▶ [WHAT TO DO]: The records should be restated exactly from their first line through the line with "r = 32'sh7fff_ffff;" in it.

___ ENTRIES PROVIDED ___

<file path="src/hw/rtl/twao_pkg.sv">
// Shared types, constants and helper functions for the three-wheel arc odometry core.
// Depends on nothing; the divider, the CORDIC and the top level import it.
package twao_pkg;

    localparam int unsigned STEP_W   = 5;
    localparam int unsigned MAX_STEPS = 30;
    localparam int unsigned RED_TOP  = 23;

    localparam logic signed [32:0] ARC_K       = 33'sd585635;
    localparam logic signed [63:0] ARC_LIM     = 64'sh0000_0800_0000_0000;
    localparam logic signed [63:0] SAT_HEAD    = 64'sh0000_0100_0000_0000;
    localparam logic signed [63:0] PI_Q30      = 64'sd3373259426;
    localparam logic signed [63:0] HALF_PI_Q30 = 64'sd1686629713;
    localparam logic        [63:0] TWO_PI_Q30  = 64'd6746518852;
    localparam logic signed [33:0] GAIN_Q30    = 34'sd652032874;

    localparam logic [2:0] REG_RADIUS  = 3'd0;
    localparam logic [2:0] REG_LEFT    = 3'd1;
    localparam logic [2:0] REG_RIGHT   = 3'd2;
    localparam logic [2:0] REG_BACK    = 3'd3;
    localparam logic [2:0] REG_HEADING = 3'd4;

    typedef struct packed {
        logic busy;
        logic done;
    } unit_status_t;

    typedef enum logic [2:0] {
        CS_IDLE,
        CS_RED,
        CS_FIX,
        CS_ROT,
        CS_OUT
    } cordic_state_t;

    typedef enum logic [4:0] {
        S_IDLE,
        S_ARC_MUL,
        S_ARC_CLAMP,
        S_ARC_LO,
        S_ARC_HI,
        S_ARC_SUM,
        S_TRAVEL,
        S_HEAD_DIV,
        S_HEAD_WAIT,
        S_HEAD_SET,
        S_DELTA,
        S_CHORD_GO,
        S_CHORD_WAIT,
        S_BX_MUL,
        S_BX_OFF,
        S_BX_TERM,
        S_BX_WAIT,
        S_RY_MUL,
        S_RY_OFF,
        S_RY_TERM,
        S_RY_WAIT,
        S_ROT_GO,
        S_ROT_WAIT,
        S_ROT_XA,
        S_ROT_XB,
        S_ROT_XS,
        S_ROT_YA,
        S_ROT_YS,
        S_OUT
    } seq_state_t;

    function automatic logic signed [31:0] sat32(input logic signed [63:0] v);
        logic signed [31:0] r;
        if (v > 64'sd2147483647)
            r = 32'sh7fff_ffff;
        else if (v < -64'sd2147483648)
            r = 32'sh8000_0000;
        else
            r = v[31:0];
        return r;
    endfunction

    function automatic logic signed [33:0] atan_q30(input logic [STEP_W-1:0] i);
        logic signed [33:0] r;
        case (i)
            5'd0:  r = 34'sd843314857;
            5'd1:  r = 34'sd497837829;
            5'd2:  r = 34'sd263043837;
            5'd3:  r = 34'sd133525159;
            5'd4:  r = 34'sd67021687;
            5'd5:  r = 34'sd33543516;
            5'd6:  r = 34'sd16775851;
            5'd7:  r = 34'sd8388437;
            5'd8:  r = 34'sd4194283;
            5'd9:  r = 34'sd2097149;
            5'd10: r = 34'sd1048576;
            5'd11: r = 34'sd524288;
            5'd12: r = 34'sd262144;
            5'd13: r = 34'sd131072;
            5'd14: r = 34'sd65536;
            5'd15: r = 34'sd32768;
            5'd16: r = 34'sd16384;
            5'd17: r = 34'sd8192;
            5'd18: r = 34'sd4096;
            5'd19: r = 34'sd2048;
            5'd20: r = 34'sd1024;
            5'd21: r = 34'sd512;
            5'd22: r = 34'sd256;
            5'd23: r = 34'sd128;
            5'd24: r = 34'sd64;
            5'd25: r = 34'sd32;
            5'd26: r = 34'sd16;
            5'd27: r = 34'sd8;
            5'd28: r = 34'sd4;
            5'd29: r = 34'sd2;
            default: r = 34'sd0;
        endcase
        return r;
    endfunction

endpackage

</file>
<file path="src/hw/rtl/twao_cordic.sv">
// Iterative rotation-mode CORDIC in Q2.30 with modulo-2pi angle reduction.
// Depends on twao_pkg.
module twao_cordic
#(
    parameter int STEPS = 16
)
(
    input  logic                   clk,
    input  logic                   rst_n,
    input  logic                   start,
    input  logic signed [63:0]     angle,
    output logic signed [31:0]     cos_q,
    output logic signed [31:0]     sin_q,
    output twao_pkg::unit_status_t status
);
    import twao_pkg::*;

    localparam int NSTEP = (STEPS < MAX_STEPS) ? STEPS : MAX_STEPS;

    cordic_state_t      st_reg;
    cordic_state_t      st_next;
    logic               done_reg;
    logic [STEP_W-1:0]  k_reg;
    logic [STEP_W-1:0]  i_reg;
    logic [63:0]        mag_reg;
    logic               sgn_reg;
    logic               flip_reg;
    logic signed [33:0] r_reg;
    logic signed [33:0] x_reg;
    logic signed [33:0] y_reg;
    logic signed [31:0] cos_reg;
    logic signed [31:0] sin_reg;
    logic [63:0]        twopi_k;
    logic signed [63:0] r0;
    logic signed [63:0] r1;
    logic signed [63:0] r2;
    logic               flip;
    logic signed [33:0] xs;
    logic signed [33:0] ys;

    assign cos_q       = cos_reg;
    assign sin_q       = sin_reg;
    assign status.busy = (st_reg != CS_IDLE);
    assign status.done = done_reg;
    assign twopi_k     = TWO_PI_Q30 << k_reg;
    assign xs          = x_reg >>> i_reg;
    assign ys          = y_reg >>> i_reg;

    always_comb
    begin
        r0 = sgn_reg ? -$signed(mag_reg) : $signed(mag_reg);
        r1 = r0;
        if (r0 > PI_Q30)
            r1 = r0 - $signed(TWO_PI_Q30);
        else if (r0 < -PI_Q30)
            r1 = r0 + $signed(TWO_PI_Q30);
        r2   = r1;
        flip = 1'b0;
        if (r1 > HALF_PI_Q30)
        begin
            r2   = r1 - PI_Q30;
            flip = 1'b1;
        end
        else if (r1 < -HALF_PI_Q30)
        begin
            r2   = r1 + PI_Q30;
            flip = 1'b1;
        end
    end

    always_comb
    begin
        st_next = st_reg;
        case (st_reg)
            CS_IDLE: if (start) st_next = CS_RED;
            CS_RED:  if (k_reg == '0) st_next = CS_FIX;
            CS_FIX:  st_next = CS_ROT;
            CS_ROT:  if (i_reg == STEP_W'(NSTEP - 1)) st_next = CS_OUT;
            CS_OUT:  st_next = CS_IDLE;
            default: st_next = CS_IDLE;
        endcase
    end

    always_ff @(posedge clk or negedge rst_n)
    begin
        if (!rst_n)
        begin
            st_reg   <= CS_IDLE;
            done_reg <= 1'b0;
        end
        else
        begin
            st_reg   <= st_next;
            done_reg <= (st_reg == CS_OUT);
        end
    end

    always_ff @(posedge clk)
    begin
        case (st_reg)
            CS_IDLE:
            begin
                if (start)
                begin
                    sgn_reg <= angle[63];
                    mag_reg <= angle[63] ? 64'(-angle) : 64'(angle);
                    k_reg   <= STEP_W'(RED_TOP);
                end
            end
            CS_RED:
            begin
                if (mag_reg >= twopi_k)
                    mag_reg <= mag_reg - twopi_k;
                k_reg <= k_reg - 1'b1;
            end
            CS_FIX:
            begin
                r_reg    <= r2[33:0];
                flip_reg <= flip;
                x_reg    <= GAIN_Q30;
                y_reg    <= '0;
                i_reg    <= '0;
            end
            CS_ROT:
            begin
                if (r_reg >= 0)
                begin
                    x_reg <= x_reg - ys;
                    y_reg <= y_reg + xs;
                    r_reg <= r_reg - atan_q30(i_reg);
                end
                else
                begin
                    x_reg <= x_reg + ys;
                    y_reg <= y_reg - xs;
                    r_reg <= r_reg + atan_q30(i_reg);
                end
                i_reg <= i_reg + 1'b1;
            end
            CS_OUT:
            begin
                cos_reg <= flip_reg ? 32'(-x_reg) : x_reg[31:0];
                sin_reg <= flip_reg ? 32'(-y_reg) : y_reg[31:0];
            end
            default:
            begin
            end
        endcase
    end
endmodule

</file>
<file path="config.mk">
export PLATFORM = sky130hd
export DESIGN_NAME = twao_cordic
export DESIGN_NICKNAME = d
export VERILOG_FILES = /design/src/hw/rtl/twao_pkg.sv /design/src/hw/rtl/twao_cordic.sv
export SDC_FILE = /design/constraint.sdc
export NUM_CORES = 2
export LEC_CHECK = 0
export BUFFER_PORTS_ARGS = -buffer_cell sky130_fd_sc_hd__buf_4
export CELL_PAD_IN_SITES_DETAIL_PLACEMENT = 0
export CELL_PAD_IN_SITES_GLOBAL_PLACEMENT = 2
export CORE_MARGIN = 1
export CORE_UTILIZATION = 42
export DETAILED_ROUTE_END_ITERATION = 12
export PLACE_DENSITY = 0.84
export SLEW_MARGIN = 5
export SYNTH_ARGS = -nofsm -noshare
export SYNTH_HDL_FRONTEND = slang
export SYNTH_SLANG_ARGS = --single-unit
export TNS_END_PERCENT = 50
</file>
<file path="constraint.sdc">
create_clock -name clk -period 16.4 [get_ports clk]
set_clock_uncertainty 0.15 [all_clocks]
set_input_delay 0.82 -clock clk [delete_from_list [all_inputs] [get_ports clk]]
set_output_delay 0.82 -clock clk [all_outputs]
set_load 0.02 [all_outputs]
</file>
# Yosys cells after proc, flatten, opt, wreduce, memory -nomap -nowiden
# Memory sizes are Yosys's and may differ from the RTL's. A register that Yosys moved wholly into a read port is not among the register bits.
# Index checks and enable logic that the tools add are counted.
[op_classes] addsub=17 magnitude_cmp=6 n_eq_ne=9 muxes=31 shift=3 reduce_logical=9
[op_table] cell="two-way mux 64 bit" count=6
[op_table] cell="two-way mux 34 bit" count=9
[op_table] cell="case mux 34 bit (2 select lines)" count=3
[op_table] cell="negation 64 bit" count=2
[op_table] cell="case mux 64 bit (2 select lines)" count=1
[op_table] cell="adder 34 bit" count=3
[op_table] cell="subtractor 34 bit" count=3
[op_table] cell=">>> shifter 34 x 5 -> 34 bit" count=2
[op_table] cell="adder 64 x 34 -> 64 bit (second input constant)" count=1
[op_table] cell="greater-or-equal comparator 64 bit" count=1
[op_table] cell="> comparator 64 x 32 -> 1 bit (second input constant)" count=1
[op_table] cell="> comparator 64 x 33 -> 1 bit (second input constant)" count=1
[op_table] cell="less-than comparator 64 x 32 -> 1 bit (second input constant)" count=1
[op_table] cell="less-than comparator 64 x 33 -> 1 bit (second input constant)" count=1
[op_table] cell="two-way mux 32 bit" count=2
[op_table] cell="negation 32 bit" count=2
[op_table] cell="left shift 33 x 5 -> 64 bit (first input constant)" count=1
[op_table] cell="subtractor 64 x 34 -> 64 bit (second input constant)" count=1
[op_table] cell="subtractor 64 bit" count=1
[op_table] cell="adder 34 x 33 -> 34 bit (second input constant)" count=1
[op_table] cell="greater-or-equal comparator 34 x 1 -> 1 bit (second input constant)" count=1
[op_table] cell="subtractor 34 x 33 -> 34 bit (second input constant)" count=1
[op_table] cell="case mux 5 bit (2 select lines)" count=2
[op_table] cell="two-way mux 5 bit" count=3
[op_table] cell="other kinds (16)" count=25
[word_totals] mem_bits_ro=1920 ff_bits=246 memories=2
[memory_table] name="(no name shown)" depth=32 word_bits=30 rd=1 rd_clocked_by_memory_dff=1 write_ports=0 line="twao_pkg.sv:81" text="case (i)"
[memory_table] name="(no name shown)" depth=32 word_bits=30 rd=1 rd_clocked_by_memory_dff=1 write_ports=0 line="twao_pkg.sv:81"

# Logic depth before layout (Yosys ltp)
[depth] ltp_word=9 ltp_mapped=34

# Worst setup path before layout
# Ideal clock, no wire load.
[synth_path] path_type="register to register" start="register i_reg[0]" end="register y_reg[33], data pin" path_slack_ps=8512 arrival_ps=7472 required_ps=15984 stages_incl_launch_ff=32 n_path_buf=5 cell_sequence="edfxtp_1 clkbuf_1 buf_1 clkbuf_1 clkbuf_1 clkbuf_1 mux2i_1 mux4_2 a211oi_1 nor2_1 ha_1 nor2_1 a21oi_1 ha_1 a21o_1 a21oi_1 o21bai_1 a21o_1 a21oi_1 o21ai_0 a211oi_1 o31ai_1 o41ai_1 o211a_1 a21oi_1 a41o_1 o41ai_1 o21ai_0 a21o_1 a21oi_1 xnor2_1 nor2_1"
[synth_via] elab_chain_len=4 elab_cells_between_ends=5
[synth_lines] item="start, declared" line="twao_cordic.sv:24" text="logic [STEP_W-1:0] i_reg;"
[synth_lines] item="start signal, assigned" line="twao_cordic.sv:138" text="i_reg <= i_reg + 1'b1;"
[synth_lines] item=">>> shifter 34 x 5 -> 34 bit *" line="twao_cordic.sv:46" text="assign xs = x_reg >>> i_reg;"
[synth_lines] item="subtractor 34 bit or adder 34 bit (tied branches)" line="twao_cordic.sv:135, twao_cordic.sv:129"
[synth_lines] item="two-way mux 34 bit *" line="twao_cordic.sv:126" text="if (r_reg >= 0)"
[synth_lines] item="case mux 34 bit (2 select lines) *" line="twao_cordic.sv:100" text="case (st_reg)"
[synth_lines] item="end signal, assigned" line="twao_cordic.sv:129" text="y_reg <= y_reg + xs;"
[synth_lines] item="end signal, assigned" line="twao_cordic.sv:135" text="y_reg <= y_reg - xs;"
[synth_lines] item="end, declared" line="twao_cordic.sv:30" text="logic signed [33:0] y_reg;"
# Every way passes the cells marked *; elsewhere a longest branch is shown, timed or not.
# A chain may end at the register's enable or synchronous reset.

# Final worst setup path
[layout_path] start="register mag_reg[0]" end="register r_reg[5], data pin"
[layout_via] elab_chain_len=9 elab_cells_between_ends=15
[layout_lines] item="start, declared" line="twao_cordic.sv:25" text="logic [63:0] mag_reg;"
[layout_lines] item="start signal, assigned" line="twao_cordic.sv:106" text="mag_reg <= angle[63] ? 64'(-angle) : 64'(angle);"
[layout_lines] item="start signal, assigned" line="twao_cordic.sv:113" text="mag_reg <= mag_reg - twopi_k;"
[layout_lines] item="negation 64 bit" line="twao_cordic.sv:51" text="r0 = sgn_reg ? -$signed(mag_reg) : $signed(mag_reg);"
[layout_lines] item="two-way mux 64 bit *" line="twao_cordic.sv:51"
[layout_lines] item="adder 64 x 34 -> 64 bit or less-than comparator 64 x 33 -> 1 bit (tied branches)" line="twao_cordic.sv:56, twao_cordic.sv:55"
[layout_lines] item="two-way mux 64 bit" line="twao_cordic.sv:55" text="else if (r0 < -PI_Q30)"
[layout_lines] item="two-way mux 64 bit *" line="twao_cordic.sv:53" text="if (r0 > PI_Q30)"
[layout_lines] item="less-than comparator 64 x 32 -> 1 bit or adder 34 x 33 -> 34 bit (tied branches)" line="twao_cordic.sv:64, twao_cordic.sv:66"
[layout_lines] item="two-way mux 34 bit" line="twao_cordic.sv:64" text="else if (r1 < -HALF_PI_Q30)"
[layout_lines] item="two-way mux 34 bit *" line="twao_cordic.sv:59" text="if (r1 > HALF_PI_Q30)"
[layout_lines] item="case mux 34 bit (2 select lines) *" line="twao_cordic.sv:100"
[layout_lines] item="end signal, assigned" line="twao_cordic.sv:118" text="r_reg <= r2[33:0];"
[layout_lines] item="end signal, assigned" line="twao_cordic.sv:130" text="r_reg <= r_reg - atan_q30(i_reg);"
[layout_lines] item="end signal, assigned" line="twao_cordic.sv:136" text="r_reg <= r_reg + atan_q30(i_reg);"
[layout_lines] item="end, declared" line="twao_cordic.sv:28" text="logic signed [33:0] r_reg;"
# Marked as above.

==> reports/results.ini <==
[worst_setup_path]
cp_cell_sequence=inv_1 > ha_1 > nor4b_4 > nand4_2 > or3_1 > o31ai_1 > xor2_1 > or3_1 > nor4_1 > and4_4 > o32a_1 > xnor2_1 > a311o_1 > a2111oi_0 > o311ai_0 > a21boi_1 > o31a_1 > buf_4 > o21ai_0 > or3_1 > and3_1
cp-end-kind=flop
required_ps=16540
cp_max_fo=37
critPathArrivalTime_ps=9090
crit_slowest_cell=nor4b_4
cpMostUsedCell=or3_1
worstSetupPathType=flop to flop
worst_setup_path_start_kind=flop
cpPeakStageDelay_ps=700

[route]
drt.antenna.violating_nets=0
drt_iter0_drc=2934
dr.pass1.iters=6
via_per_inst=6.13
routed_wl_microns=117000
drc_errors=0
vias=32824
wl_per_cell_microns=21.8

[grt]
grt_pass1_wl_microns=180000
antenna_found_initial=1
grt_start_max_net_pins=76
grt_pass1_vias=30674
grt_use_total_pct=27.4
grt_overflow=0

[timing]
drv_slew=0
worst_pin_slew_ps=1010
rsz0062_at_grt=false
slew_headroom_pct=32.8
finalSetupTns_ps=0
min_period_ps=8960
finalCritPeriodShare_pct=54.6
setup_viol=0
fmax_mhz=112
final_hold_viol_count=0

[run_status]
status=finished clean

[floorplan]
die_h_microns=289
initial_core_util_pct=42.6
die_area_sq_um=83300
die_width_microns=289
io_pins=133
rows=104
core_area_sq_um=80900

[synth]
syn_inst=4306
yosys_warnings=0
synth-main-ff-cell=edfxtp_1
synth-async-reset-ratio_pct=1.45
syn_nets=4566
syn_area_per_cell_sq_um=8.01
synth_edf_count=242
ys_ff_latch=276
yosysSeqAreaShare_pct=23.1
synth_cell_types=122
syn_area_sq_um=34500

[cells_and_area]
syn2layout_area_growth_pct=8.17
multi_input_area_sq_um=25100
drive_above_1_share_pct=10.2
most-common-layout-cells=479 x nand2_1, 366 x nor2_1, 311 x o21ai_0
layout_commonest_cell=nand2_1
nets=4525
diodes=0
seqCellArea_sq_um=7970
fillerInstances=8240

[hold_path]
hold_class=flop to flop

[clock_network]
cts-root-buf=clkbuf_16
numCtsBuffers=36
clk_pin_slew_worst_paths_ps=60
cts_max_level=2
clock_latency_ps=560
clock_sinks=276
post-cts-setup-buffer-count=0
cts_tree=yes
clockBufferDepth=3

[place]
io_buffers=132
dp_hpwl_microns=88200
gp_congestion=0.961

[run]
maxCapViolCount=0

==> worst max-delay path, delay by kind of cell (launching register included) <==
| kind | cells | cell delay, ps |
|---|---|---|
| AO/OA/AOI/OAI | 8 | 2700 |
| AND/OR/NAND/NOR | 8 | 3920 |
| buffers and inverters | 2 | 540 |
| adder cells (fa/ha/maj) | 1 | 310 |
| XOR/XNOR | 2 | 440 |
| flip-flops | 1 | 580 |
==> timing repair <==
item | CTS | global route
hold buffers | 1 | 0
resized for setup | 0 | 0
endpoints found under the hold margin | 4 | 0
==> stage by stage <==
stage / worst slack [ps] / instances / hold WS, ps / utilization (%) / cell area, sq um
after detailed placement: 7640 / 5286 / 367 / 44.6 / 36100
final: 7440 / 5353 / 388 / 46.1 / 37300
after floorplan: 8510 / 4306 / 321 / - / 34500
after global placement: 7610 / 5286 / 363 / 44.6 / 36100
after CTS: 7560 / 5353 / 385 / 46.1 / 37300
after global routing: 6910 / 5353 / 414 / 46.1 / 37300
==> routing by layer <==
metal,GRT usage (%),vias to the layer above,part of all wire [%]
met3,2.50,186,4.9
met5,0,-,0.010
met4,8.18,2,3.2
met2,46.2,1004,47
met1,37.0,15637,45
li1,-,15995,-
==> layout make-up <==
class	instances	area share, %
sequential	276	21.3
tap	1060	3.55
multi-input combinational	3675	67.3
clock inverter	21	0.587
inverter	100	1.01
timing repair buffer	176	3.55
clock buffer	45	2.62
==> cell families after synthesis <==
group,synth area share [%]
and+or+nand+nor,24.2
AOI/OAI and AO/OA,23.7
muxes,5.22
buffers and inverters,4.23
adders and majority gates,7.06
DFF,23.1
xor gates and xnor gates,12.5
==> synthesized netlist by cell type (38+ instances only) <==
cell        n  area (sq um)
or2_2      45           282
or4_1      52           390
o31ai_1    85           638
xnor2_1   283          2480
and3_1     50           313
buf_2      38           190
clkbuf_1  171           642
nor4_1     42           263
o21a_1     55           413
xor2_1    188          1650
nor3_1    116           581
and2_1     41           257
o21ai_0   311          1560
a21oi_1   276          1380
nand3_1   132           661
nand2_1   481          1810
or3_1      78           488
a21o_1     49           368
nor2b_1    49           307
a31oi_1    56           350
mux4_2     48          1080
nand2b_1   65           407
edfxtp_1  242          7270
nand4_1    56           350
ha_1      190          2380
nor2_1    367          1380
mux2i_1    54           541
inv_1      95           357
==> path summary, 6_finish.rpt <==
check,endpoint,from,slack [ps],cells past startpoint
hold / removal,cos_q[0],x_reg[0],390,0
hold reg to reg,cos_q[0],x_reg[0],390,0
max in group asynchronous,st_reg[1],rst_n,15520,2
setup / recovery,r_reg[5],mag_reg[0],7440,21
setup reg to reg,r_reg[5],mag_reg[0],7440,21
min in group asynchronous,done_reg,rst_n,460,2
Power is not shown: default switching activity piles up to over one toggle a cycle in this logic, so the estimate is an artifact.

___

▶ [ANSWER TO THE PROBLEM]:
<file path="src/hw/rtl/twao_pkg.sv">
// Shared types, constants and helper functions for the three-wheel arc odometry core.
// Depends on nothing; the divider, the CORDIC and the top level import it.
package twao_pkg;

    localparam int unsigned STEP_W   = 5;
    localparam int unsigned MAX_STEPS = 30;
    localparam int unsigned RED_TOP  = 23;

    localparam logic signed [32:0] ARC_K       = 33'sd585635;
    localparam logic signed [63:0] ARC_LIM     = 64'sh0000_0800_0000_0000;
    localparam logic signed [63:0] SAT_HEAD    = 64'sh0000_0100_0000_0000;
    localparam logic signed [63:0] PI_Q30      = 64'sd3373259426;
    localparam logic signed [63:0] HALF_PI_Q30 = 64'sd1686629713;
    localparam logic        [63:0] TWO_PI_Q30  = 64'd6746518852;
    localparam logic signed [33:0] GAIN_Q30    = 34'sd652032874;

    localparam logic [2:0] REG_RADIUS  = 3'd0;
    localparam logic [2:0] REG_LEFT    = 3'd1;
    localparam logic [2:0] REG_RIGHT   = 3'd2;
    localparam logic [2:0] REG_BACK    = 3'd3;
    localparam logic [2:0] REG_HEADING = 3'd4;

    typedef struct packed {
        logic busy;
        logic done;
    } unit_status_t;

    typedef enum logic [2:0] {
        CS_IDLE,
        CS_RED,
        CS_FIX,
        CS_ROT,
        CS_OUT
    } cordic_state_t;

    typedef enum logic [4:0] {
        S_IDLE,
        S_ARC_MUL,
        S_ARC_CLAMP,
        S_ARC_LO,
        S_ARC_HI,
        S_ARC_SUM,
        S_TRAVEL,
        S_HEAD_DIV,
        S_HEAD_WAIT,
        S_HEAD_SET,
        S_DELTA,
        S_CHORD_GO,
        S_CHORD_WAIT,
        S_BX_MUL,
        S_BX_OFF,
        S_BX_TERM,
        S_BX_WAIT,
        S_RY_MUL,
        S_RY_OFF,
        S_RY_TERM,
        S_RY_WAIT,
        S_ROT_GO,
        S_ROT_WAIT,
        S_ROT_XA,
        S_ROT_XB,
        S_ROT_XS,
        S_ROT_YA,
        S_ROT_YS,
        S_OUT
    } seq_state_t;

    function automatic logic signed [31:0] sat32(input logic signed [63:0] v);
        logic signed [31:0] r;
        if (v > 64'sd2147483647)
            r = 32'sh7fff_ffff;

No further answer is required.